To begin with, organizations need to understand what a typical customer hopes to achieve or the progress he wishes to make with the service or the product. Pinning down a customer’s job to be done and empowering him to accomplish that could be the way forward. And the ‘jobs’, complex and multifaceted as they would be, do not solely pivot on functions but have emotional and social dimensions as well. Buying a product or service for achieving a ‘job’ is akin to a ‘hire’. A satisfied customer goes in for ‘rehiring’, as against ‘firing’ marked by discontinuing the use, rejecting it, and seeking out alternatives. The ‘jobs-to-be-done’ theory bases itself on understanding the customer’s choice as the causal driver behind his purchase. And as a counter-thesis to the disruption innovation theory which has competitive response to innovation as its driving force, this allows an organization to focus on and differentiate its offerings from that of competitors.
Innovations and offerings must provide a compelling reason for a customer to make his purchase without making any trade-off. It is also essential to create the right set of experiences for its purchase and subsequent use, integrating those experiences into the company’s processes. It goes without saying, processes are critical to an organization’s culture and output. Data has its own place, with its significance and value. Ethnographic research, focus groups, customer panels, competitive analyses can all be key starting points for generating insights that drive innovation. Additionally, answers to a few simple yet critical questions could be analyzed too!

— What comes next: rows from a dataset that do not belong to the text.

Source: an optimization exercise on an open RTL-to-GDS flow (aim: small area, a short achievable clock period and few clock cycles per item). Production flows keep margins and buffers that such runs may drop. At most, simulation tests tie the RTL to the original design; equivalence was not proved. No activity file was given, so power comes from the tool's default toggle rates.

==> 08-18 <==
// json_stream_tokenizer_top
module json_stream_tokenizer_top (
  input  logic        clk,
  input  logic        rst,
  input  logic        in_valid,
  output logic        in_ready,
  input  logic        in_cmd,
  input  logic [7:0]  in_char_byte,
  output logic        out_valid,
  input  logic        out_ready,
  output logic [3:0]  out_event_res,
  output logic        out_number_is_real,
  output logic        out_in_key,
  output logic [20:0] out_code_point,
  output logic [1:0]  out_status,
  output logic [23:0] out_line_number,
  output logic [23:0] out_column_number,
  output logic        out_last_of_run
);
  logic acc, take, pend, two;
  jst_queue u_queue (
    .clk       (clk),
    .rst       (rst),
    .in_valid  (in_valid),
    .in_ready  (in_ready),
    .out_ready (out_ready),
    .out_valid (out_valid),
    .two       (two),
    .acc       (acc),
    .take      (take),
    .pend      (pend)
  );
  jst_core u_core (
    .clk                (clk),
    .rst                (rst),
    .acc                (acc),
    .take               (take),
    .pend               (pend),
    .cmd                (in_cmd),
    .char_byte          (in_char_byte),
    .two                (two),
    .out_event_res      (out_event_res),
    .out_number_is_real (out_number_is_real),
    .out_in_key         (out_in_key),
    .out_code_point     (out_code_point),
    .out_status         (out_status),
    .out_line_number    (out_line_number),
    .out_column_number  (out_column_number)
  );
  assign out_last_of_run = !pend;
endmodule
==> module jst_queue, before the edit <==
module jst_queue (
  input  logic clk,
  input  logic rst,
  input  logic in_valid,
  output logic in_ready,
  input  logic out_ready,
  output logic out_valid,
  input  logic two,         
  output logic acc,         
  output logic take,        
  output logic pend         
);
  assign take     = out_valid && out_ready;
  assign in_ready = !out_valid || (out_ready && !pend);
  assign acc      = in_valid && in_ready;
  always_ff @(posedge clk) begin
    if (rst) out_valid <= 1'b0;
    else if (acc) out_valid <= 1'b1;
    else if (take && !pend) out_valid <= 1'b0;
  end
  always_ff @(posedge clk) begin
    if (acc) pend <= two;
    else if (take) pend <= 1'b0;
  end
endmodule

1. Have you identified the ‘job’ that is crying out to be done?
While the world is obsessed with data and the findings pointing to the big tasks that must be accomplished, some of the greatest innovation ideas take birth from discerning minds, with intuition guiding their efforts. Sheila Marcelo’s Care.com, with 19 million members operating in 16 countries and revenues close to $140 million in ten years, was born out of her own family’s struggle with caretaking needs. Another important learning comes from identifying people or groups that aren’t typically buying an organization’s services as from those that are. This could help an organization to take the next step in reaching out to them. “Nonconsumption is often where the most fertile opportunities lie”.
2. Do you see people inventing work-arounds?
When you see consumers struggling or getting by, “cobbling together work-arounds”, then that is a sign of dissatisfaction with the available solutions or options. Opening up new business lines or scaling up existing business could involve timely effort in plugging that gap.
3. Have your customers invented surprising new uses for existing products?
A novel twist to, or an unusual use of an established product or service could provide tips to what could be the next big thing. NyQuill, for instance, was sold for decades as a cold remedy. Some consumers were found using it for its soporific effect – to help them go to sleep. Hence ZzzQuill was introduced to offer consumers what they needed, minus the ingredients they didn’t need.
4. What tasks do people want to avoid?
There are plenty of jobs, daily chores and otherwise, that we loathe but cannot avoid doing. Providing innovative solutions to such ‘negative jobs’ that create stress and irritation can also give birth to a new loyal customer base. Companies tend to spend inordinate amounts of time and money in innovation efforts that bear disappointing results. Data-driven ‘informed’ decision-making or predictions also tend to disappoint. It’s time organizations read the signals that consumers send out, and based their innovation researches to less complex but more predictable and profitable endeavours. At the end of the day, successful innovations solve people’s problems and allow for progress they need to make. What’s it worth if customers and consumers are left asking, “What is in it for me?”